File: config.mk
export PLATFORM = sky130hd
export DESIGN_NAME = trig_latency_buf
export DESIGN_NICKNAME = d
export VERILOG_FILES = /design/src/rtl/tlb_pkg.sv /design/src/rtl/tlb_pipeline.sv /design/src/rtl/tlb_event_store.sv /design/src/rtl/tlb_readout.sv /design/src/rtl/trig_latency_buf.sv
export SDC_FILE = /design/constraint.sdc
export NUM_CORES = 2
export LEC_CHECK = 0
export BUFFER_PORTS_ARGS = -buffer_cell sky130_fd_sc_hd__buf_2
export CAP_MARGIN = 20
export CORE_UTILIZATION = 35
export DETAILED_ROUTE_END_ITERATION = 7
export PLACE_DENSITY_LB_ADDON = 0.12
export SETUP_SLACK_MARGIN = 0.4
export SLEW_MARGIN = 10
export SYNTH_ARGS = -nofsm -noshare
export SYNTH_HDL_FRONTEND = slang
export SYNTH_SLANG_ARGS = --single-unit
File: constraint.sdc
create_clock -name clk -period 4.8 [get_ports clk]
set_input_delay 1.44 -clock clk [delete_from_list [all_inputs] [get_ports clk]]
set_output_delay 1.44 -clock clk [all_outputs]
set_load 0.01 [all_outputs]
File: src/rtl/tlb_pkg.sv
// Shared types for the two-level trigger latency buffer.
package tlb_pkg;

    // Kind of second-level request; echoed with the returned event.
    typedef enum logic {
        REQ_L1 = 1'b0,
        REQ_R3 = 1'b1
    } req_kind_e;

endpackage

File: src/rtl/tlb_pipeline.sv
// Circular sample pipeline with programmable tap latency.
// Stores one word per crossing strobe and presents, combinationally, the
// word stored LAT strobes before the next write position.
// Assumes DEPTH is a power of two, so address arithmetic wraps naturally.
module tlb_pipeline #(
    parameter int DATA_W  = 16,
    parameter int DEPTH   = 128,
    parameter int LAT_RST = 8,
    localparam int AW     = $clog2(DEPTH),
    localparam int LAT_W  = AW + 1
) (
    input  logic              clk,
    input  logic              rst_n,
    input  logic              bc_i,
    input  logic [DATA_W-1:0] din_i,
    input  logic              lat_we_i,
    input  logic [LAT_W-1:0]  lat_val_i,
    output logic [DATA_W-1:0] tap_o,
    output logic [LAT_W-1:0]  lat_o
);

    logic [DATA_W-1:0] mem [DEPTH];
    logic [AW-1:0]     wptr_q;
    logic [LAT_W-1:0]  lat_q;
    logic [AW-1:0]     rd_addr;

    // Write position: one step per crossing strobe.
    always_ff @(posedge clk) begin
        if (!rst_n) wptr_q <= '0;
        else if (bc_i) wptr_q <= wptr_q + 1'b1;
    end

    // Sample storage: no reset, written at the write position.
    always_ff @(posedge clk) begin
        if (bc_i) mem[wptr_q] <= din_i;
    end

    // Latency register: out-of-range values leave it unchanged.
    always_ff @(posedge clk) begin
        if (!rst_n) lat_q <= LAT_W'(LAT_RST);
        else if (lat_we_i && (lat_val_i < LAT_W'(DEPTH))) lat_q <= lat_val_i;
    end

    // Tap address: write position minus latency, modulo depth.
    always_comb begin
        rd_addr = wptr_q - lat_q[AW-1:0];
        tap_o   = mem[rd_addr];
    end

    assign lat_o = lat_q;

endmodule

File: src/rtl/tlb_event_store.sv
// Slotted event store indexed by identifier match.
// Allocates the lowest free slot, looks up the lowest occupied slot whose
// identifier matches, and frees a slot by index. Assumes SLOTS >= 2 and
// that a freed slot is never the one being allocated in the same cycle.
module tlb_event_store #(
    parameter int DATA_W = 16,
    parameter int ID_W   = 8,
    parameter int SLOTS  = 16,
    localparam int IW    = $clog2(SLOTS)
) (
    input  logic              clk,
    input  logic              rst_n,
    input  logic              alloc_i,
    input  logic [ID_W-1:0]   alloc_id_i,
    input  logic [DATA_W-1:0] alloc_data_i,
    output logic              full_o,
    input  logic [ID_W-1:0]   look_id_i,
    output logic              look_hit_o,
    output logic [IW-1:0]     look_idx_o,
    output logic [DATA_W-1:0] look_data_o,
    input  logic              free_i,
    input  logic [IW-1:0]     free_idx_i
);

    logic [SLOTS-1:0]  vld_q;
    logic [SLOTS-1:0]  match;
    logic [ID_W-1:0]   id_q   [SLOTS];
    logic [DATA_W-1:0] data_q [SLOTS];
    logic [IW-1:0]     alloc_idx;
    logic              alloc_fire;

    // Per-slot identifier comparators.
    for (genvar g = 0; g < SLOTS; g++) begin : g_match
        assign match[g] = vld_q[g] && (id_q[g] == look_id_i);
    end

    // Lowest free slot selection.
    always_comb begin
        alloc_idx = '0;
        for (int i = SLOTS - 1; i >= 0; i--) begin
            if (!vld_q[i]) alloc_idx = IW'(i);
        end
    end

    // Lowest matching slot selection.
    always_comb begin
        look_idx_o = '0;
        for (int i = SLOTS - 1; i >= 0; i--) begin
            if (match[i]) look_idx_o = IW'(i);
        end
        look_hit_o  = |match;
        look_data_o = data_q[look_idx_o];
    end

    assign full_o     = &vld_q;
    assign alloc_fire = alloc_i && !full_o;

    // Occupancy: set on allocation, cleared on free.
    always_ff @(posedge clk) begin
        if (!rst_n) begin
            vld_q <= '0;
        end else begin
            for (int i = 0; i < SLOTS; i++) begin
                if (free_i && (free_idx_i == IW'(i))) vld_q[i] <= 1'b0;
                if (alloc_fire && (alloc_idx == IW'(i))) vld_q[i] <= 1'b1;
            end
        end
    end

    // Slot payload: written only on allocation.
    always_ff @(posedge clk) begin
        if (alloc_fire) begin
            id_q[alloc_idx]   <= alloc_id_i;
            data_q[alloc_idx] <= alloc_data_i;
        end
    end

endmodule

File: src/rtl/tlb_readout.sv
// Single-entry output stage for second-level requests.
// Takes one request when empty, registers the lookup result (or an empty
// error event), holds it until the consumer accepts, then frees the slot.
module tlb_readout #(
    parameter int DATA_W = 16,
    parameter int ID_W   = 8,
    parameter int IW     = 4
) (
    input  logic              clk,
    input  logic              rst_n,
    input  logic              req_valid_i,
    input  logic              req_kind_i,
    input  logic [ID_W-1:0]   req_id_i,
    output logic              req_ready_o,
    input  logic              look_hit_i,
    input  logic [IW-1:0]     look_idx_i,
    input  logic [DATA_W-1:0] look_data_i,
    output logic              ev_valid_o,
    input  logic              ev_ready_i,
    output logic              ev_kind_o,
    output logic [ID_W-1:0]   ev_id_o,
    output logic [DATA_W-1:0] ev_data_o,
    output logic              ev_err_o,
    output logic              free_o,
    output logic [IW-1:0]     free_idx_o
);

    logic                valid_q;
    tlb_pkg::req_kind_e  kind_q;
    logic [ID_W-1:0]     id_q;
    logic [DATA_W-1:0]   data_q;
    logic                err_q;
    logic [IW-1:0]       idx_q;
    logic                take;

    assign req_ready_o = !valid_q;
    assign take        = req_valid_i && req_ready_o;

    // Output register: load on request, clear on consumer handshake.
    always_ff @(posedge clk) begin
        if (!rst_n) begin
            valid_q <= 1'b0;
            kind_q  <= tlb_pkg::REQ_L1;
            id_q    <= '0;
            data_q  <= '0;
            err_q   <= 1'b0;
            idx_q   <= '0;
        end else if (take) begin
            valid_q <= 1'b1;
            kind_q  <= tlb_pkg::req_kind_e'(req_kind_i);
            id_q    <= req_id_i;
            data_q  <= look_hit_i ? look_data_i : '0;
            err_q   <= !look_hit_i;
            idx_q   <= look_idx_i;
        end else if (valid_q && ev_ready_i) begin
            valid_q <= 1'b0;
        end
    end

    assign ev_valid_o = valid_q;
    assign ev_kind_o  = kind_q;
    assign ev_id_o    = id_q;
    assign ev_data_o  = data_q;
    assign ev_err_o   = err_q;
    assign free_o     = valid_q && ev_ready_i && !err_q;
    assign free_idx_o = idx_q;

endmodule

File: src/rtl/trig_latency_buf.sv
// Two-level trigger latency buffer top.
// L0 taps the pipeline at the programmed latency, tags the word with a
// wrapping identifier and files it in the event store; L1/R3 requests
// retrieve events by identifier through a valid/ready output.
module trig_latency_buf #(
    parameter int DATA_W     = 16,
    parameter int PIPE_DEPTH = 128,
    parameter int ID_W       = 8,
    parameter int SLOTS      = 16,
    parameter int LAT_RST    = 8,
    localparam int LAT_W     = $clog2(PIPE_DEPTH) + 1,
    localparam int SLOT_IW   = $clog2(SLOTS)
) (
    input  logic              clk,
    input  logic              rst_n,
    input  logic              bc_i,
    input  logic [DATA_W-1:0] hit_data_i,
    input  logic              lat_we_i,
    input  logic [LAT_W-1:0]  lat_val_i,
    input  logic              l0_i,
    input  logic              req_valid_i,
    input  logic              req_kind_i,
    input  logic [ID_W-1:0]   req_id_i,
    output logic              req_ready_o,
    output logic              ev_valid_o,
    input  logic              ev_ready_i,
    output logic              ev_kind_o,
    output logic [ID_W-1:0]   ev_id_o,
    output logic [DATA_W-1:0] ev_data_o,
    output logic              ev_err_o,
    output logic              ovf_o
);

    logic [DATA_W-1:0]  tap_data;
    logic [LAT_W-1:0]   lat_cur;
    logic [ID_W-1:0]    l0id_q;
    logic               ovf_q;
    logic               store_full;
    logic               look_hit;
    logic [SLOT_IW-1:0] look_idx;
    logic [DATA_W-1:0]  look_data;
    logic               free_fire;
    logic [SLOT_IW-1:0] free_idx;

    tlb_pipeline #(
        .DATA_W (DATA_W),
        .DEPTH  (PIPE_DEPTH),
        .LAT_RST(LAT_RST)
    ) pipe_i (
        .clk      (clk),
        .rst_n    (rst_n),
        .bc_i     (bc_i),
        .din_i    (hit_data_i),
        .lat_we_i (lat_we_i),
        .lat_val_i(lat_val_i),
        .tap_o    (tap_data),
        .lat_o    (lat_cur)
    );

    // Identifier generator: one step per L0, accepted or dropped.
    always_ff @(posedge clk) begin
        if (!rst_n) l0id_q <= '0;
        else if (l0_i) l0id_q <= l0id_q + 1'b1;
    end

    // Overflow flag: sticky once an L0 finds the store full.
    always_ff @(posedge clk) begin
        if (!rst_n) ovf_q <= 1'b0;
        else if (l0_i && store_full) ovf_q <= 1'b1;
    end

    assign ovf_o = ovf_q;

    tlb_event_store #(
        .DATA_W(DATA_W),
        .ID_W  (ID_W),
        .SLOTS (SLOTS)
    ) store_i (
        .clk         (clk),
        .rst_n       (rst_n),
        .alloc_i     (l0_i),
        .alloc_id_i  (l0id_q),
        .alloc_data_i(tap_data),
        .full_o      (store_full),
        .look_id_i   (req_id_i),
        .look_hit_o  (look_hit),
        .look_idx_o  (look_idx),
        .look_data_o (look_data),
        .free_i      (free_fire),
        .free_idx_i  (free_idx)
    );

    tlb_readout #(
        .DATA_W(DATA_W),
        .ID_W  (ID_W),
        .IW    (SLOT_IW)
    ) rdo_i (
        .clk        (clk),
        .rst_n      (rst_n),
        .req_valid_i(req_valid_i),
        .req_kind_i (req_kind_i),
        .req_id_i   (req_id_i),
        .req_ready_o(req_ready_o),
        .look_hit_i (look_hit),
        .look_idx_i (look_idx),
        .look_data_i(look_data),
        .ev_valid_o (ev_valid_o),
        .ev_ready_i (ev_ready_i),
        .ev_kind_o  (ev_kind_o),
        .ev_id_o    (ev_id_o),
        .ev_data_o  (ev_data_o),
        .ev_err_o   (ev_err_o),
        .free_o     (free_fire),
        .free_idx_o (free_idx)
    );

endmodule

# Yosys cells after proc, flatten, opt, wreduce, memory -nomap -nowiden
# Memories as Yosys holds them, arrays and structs flattened.
# Cells that the tools add are included.
# word_totals
ff_bits	70
elab_cells	229
mem_count	3
output_inout_bits	29
ram_bits	2432
in_bits	40
# classes
n_reduce_logical	79
n_addsub	3
mux	71
n_eq_ne	46
n_lt_le_gt_ge	1
# memory_table
name	depth	word_bits	rd	rd_clocked_by_memory_dff	wr	line	source
pipe_i.mem	128	16	1	0	1	tlb_pipeline.sv:22	logic [DATA_W-1:0] mem [DEPTH];
store_i.data_q	16	16	1	0	1	tlb_event_store.sv:28	logic [DATA_W-1:0] data_q [SLOTS];
store_i.id_q	16	8	16	0	1	tlb_event_store.sv:27	logic [ID_W-1:0] id_q [SLOTS];
# ops
op	count
8-bit equality test	16
4-bit 2-to-1 mux	32
4-bit equality test (second input constant)	16
1-bit logical AND	54
1-bit 2-to-1 mux	38
2-bit nonzero test	17
4-bit by 3-bit equality test with 1-bit output (second input constant)	8
4-bit by 2-bit equality test with 1-bit output (second input constant)	4
16-bit 2-to-1 mux	1
16-bit AND reduction	1
16-bit OR reduction	1
8-bit by 1-bit adder with 8-bit output (second input constant)	1
4-bit by 1-bit equality test with 1-bit output (second input constant)	2
4-bit logical NOT	2
8-bit less-than comparator (second input constant)	1
7-bit by 1-bit adder with 7-bit output (second input constant)	1
7-bit subtractor	1
1-bit logical NOT	4

# Longest topological paths before layout
# An unclocked memory read counts as a cell.
# depth
ltp_word	20
ltp_mapped	15
mapped_depth_nobuf	13

# Cells and area by module
# From an unflattened synthesis, not the netlist that was laid out.
# hier_totals
hier_cells	4925
area_unflattened_um2	98378.1
# modules_own_cells
mod	seq_area_each_um2	n_inst	area_per_inst_um2	cells_per_inst
tlb_pipeline	61799.3	1	79678.9	3611
tlb_event_store	11851.4	1	17127.7	1136
tlb_readout	620.6	1	1181.1	138
trig_latency_buf	180.2	1	390.4	40

# Least setup slack after synthesis
# OpenSTA, ideal clock, no wires.
# synth_timing
kind	register to register
start	reg pipe_i.wptr_q[0]
end	mem store_i.data_q[0][0] (data pin)
t_required_ns	4.414
stages_incl_launch_ff	12
period_less_slack_ns	3.949
setup_time_ns	0.386
path_buffers	4
t_arrival_ns	3.563
slack_ns	0.851
cell_sequence	dfxtp_1 > clkbuf_1 > inv_1 > ha_1 > buf_2 > clkbuf_1 > buf_1 > mux4_2 > mux4_2 > mux2_2 > o211ai_1 > o21ai_0
# synth_between
elab_chain_cells	2
# synth_rtl
element	line	source
start: declaration	tlb_pipeline.sv:23	logic [AW-1:0] wptr_q;
start signal: assignment	tlb_pipeline.sv:30	else if (bc_i) wptr_q <= wptr_q + 1'b1;
7-bit subtractor	tlb_pipeline.sv:46	rd_addr = wptr_q - lat_q[AW-1:0];
memory read 128 x 16 bit	n/a	
via pipe_i.tap_o[0]	tlb_pipeline.sv:18	output logic [DATA_W-1:0] tap_o,
end: declaration	tlb_event_store.sv:28	
# The timed path passes the listed nets, and every way through them passes these cells.

# Worst setup path after layout
# layout_timing
start	reg pipe_i.wptr_q[0]
end	mem store_i.data_q[1][5] (data pin)
# Same word-level chain as after synthesis.

==> flow_summary_export.csv <==
group,metric,value,unit
clock_network,clockRootBuffer,"clkbuf_16",
logic_synthesis,synth_edf_count,2432,
worst_setup_path,worstPathArrival,4970,ps
sta,grt_setup_unrepaired,"false",
worst_setup_path,worstPathMaxFanout,27,
worst_setup_path,timing.reg2reg.setup_slack,390,ps
floorplanning,die_y,529,µm
clock_network,worstSkewPairLatency,880,ps
pwr,seqPwrFrac,0.488,
global_routing,vias_in_the_first_global_route,47300,
cells_and_area,post_route_cells_drive_above_1_share,0.306,
worst_setup_path,timing.critical_path.slowest_cell_delay,830,ps
floorplanning,die-width,529,µm
pwr,p_sw,11.7,mW
job,drv_cap,0,
global_routing,global_route.usage.total,0.180,
worst_setup_path,slowest_stage,"fa_4",
hold_path,classification_of_the_worst_slack_hold_path,"reg2reg",
placed_design,post-place-cells,8302,
worst_setup_path,endpoint_kind,"flip-flop",
pwr,power_frac_comb,0.106,
pwr,p_leak,36.4,nW
routing,vias,45500,
pwr,clockPowerShare,0.406,
global_routing,first_pass_grt_wire_length,361000,µm
floorplanning,fp-row-count,193,
routing,dr.pass1.iters,7,
routing,ant_nets,0,
logic_synthesis,netlist-cell-type-count,62,
sta,max-slew-margin-rel,0.271,
floorplanning,fp.coreArea,0.276,mm²
sta,setup_violations,0,
cells_and_area,most-common-layout-cells,"edfxtp_1 (2432), mux4_2 (640), clkbuf_16 (294)",
floorplanning,start_util,0.352,
clock_network,clk_path_buf_depth,4,
sta,final_max_slew_viol_count,0,
worst_setup_path,timing_worst_setup_path_type,"reg2reg",
sta,timing_hold_violations_final,0,
worst_setup_path,critPathTopFamily,"multiplexers",
logic_synthesis,avgSynthCellArea,21.8,µm²
pwr,peakVddDrop,0.303,mV
worst_setup_path,start_kind,"flip-flop",
global_routing,grt-ovfl-total,0,
floorplanning,floorplan.die_area,0.280,mm²
clock_network,clkSinkCount,2502,
routing,detail_route.wl_per_cell,28.6,µm
pwr,power-per-cell-area,439,mW/mm²
logic_synthesis,synth-warning-count,0,
sta,tightestPinTransition,1090,ps
routing,vias_per_cell,5.16,
worst_setup_path,crit_path_cell_trace,"inv_1 > ha_4 > inv_1 > fa_4 > buf_4 > buf_12 > mux4_2 > mux4_2 > mux2_2 > o211ai_1 > o21ai_2 > buf_12",
routing,postRouteWirelength,252000,µm
sta,fin_skew,74.8,ps
cells_and_area,layout.nets,4943,
logic_synthesis,synth.yosys.seq_area_share,0.766,
sta,timing.final.crit_share,0.918,
worst_setup_path,path_buf_inv,5,
cells_and_area,layout.cells.most_common,"edfxtp_1",
routing,detail_route.iter0.violations,3913,
logic_synthesis,syn_area,0.0972,mm²
worst_setup_path,worstPathRequired,5360,ps
routing,detail_route.drc_violations,0,
placed_design,gp_congestion,0.785,
clock_network,cts_inserted_buffers,284,
clock_network,cts-htree-levels,5,
logic_synthesis,netlist_instances,4448,
global_routing,antenna_found_initial,10,
pwr,power.switching_fraction,0.234,
clock_network,clk_transition_reported_paths,60,ps
global_routing,grt_start_max_net_pins,129,
cells_and_area,area_delta_synth_final,16.8,%
clock_network,tritoncts,"done",
outcome,run_status,"finished clean",
floorplanning,top_level_ports,69,
logic_synthesis,postSynth.topFlopCell,"edfxtp_1",
placed_design,place.port_buffers,68,
logic_synthesis,postSynthRegisterBits,2502,
cells_and_area,final_cells,8811,
sta,fin_tns_setup,0,ps
placed_design,dp.final_hpwl,146000,µm
pwr,cell_internal_pwr,38.2,mW
sta,final_period_minus_worst_setup_slack,4410,ps
logic_synthesis,postSynth.asyncResetShare,0,
logic_synthesis,synth.net_count,4497,
sta,clock.fmax,0.227,GHz
[worst min-delay path: stages, from the launching register on]
cell and delay [ps]:
dfxtp_1 320, a32oi_1 60, nand2_1 50
[area by class of cell]
| class | instances | area [µm²] |
|---|---|---|
| diodes | 8 | 20.0 |
| inverters | 17 | 63.8 |
| well taps | 3705 | 4640 |
| clock inverters | 126 | 907 |
| flip-flops and latches | 2502 | 74400 |
| multi-input cells | 1695 | 21900 |
| clock buffers | 364 | 7680 |
| fillers | 24400 | 163000 |
| repair buffers | 394 | 3860 |
[metal layers]
| metal | track usage | wire length [µm] | vias up |
|---|---|---|---|
| met3 | 0.0258 | 11400 | 337 |
| met1 | 0.252 | 112000 | 24600 |
| met2 | 0.296 | 123000 | 1121 |
| met4 | 0.0441 | 5880 | 0 |
| li1 | - | - | 19400 |
| met5 | 0 | 0 | - |
[kinds of logic after synthesis]
logic type | after synthesis | synth area share
AOI/OAI and AO/OA | 220 | 0.0155
xor gates and xnor gates | 142 | 0.0128
adders and majority gates | 9 | 0.00124
buffers and inverters | 251 | 0.0123
DFF | 2502 | 0.766
muxes | 836 | 0.169
and+or+nand+nor | 488 | 0.0233
[state kept, by name (all words and copies together), names as in the netlist]
signal            cells
store_i.id_q        128
store_i.data_q      256
pipe_i.lat_o          7
rdo_i.free_idx_o      4
rdo_i.ev_valid_o      1
ovf_o                 1
pipe_i.mem         2048
rdo_i.ev_err_o        1
rdo_i.ev_kind_o       1
rdo_i.ev_id_o         8
pipe_i.wptr_q         7
store_i.vld_q        16
rdo_i.ev_data_o      16
l0id_q                8
[repair_timing]
item / in CTS / in global routing
setup endpoints to repair: 192 / 160
buffers inserted: 2 / 0
gates resized for setup: 13 / 9
gates cloned: 4 / 1
hold buffers: 0 / 0
pin swaps: 2 / 1
[synth_stat cells (31+ instances only)]
cell type / n / area share
a21oi_1: 42 / 0.0022
o21ai_0: 44 / 0.0023
mux2_2: 32 / 0.0037
nand3_1: 51 / 0.0026
mux2i_1: 164 / 0.017
nand4_1: 31 / 0.0020
buf_1: 60 / 0.0023
xnor2_1: 121 / 0.011
clkbuf_1: 129 / 0.0050
nor2_1: 169 / 0.0065
mux4_2: 640 / 0.15
edfxtp_1: 2432 / 0.75
dfxtp_1: 70 / 0.014
nand2_1: 144 / 0.0056
[worst paths after layout]
path	start	end	depth (start not counted)
max	pipe_i.wptr_q[0]	store_i.data_q[1][5]	12
min	rdo_i.ev_data_o[9]	rdo_i.ev_data_o[9]	2
max reg2reg	pipe_i.wptr_q[0]	store_i.data_q[1][5]	12
min reg2reg	rdo_i.ev_data_o[9]	rdo_i.ev_data_o[9]	2
[power groups by stage]
stage | registers [mW] | logic, mW | clock network [mW]
after detailed placement | 24.8 | 5.29 | 0
after floorplan | 24.8 | 2.81 | 0
final | 24.3 | 5.27 | 20.2
after global placement | 24.8 | 5.26 | 0
after global routing | 24.3 | 5.60 | 21.6
after CTS | 24.3 | 5.38 | 20.8
[metrics by stage]
stage	worst slack (ps)	hold WS [ps]	instance area [µm²]	total power, mW	util
after CTS	367	459	113000	50.5	0.410
after detailed placement	256	446	105000	30.1	0.379
after global placement	293	451	105000	30.1	0.379
after global routing	377	482	114000	51.5	0.411
final	393	454	114000	49.8	0.411
after floorplan	851	479	97200	27.6	-
(Power assumes the default switching activity.)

○ ○ ○ ○

Write out exactly the lines from the start of the material through the line with "export LEC_CHECK = 0". No other output is expected.

File: config.mk
export PLATFORM = sky130hd
export DESIGN_NAME = trig_latency_buf
export DESIGN_NICKNAME = d
export VERILOG_FILES = /design/src/rtl/tlb_pkg.sv /design/src/rtl/tlb_pipeline.sv /design/src/rtl/tlb_event_store.sv /design/src/rtl/tlb_readout.sv /design/src/rtl/trig_latency_buf.sv
export SDC_FILE = /design/constraint.sdc
export NUM_CORES = 2
export LEC_CHECK = 0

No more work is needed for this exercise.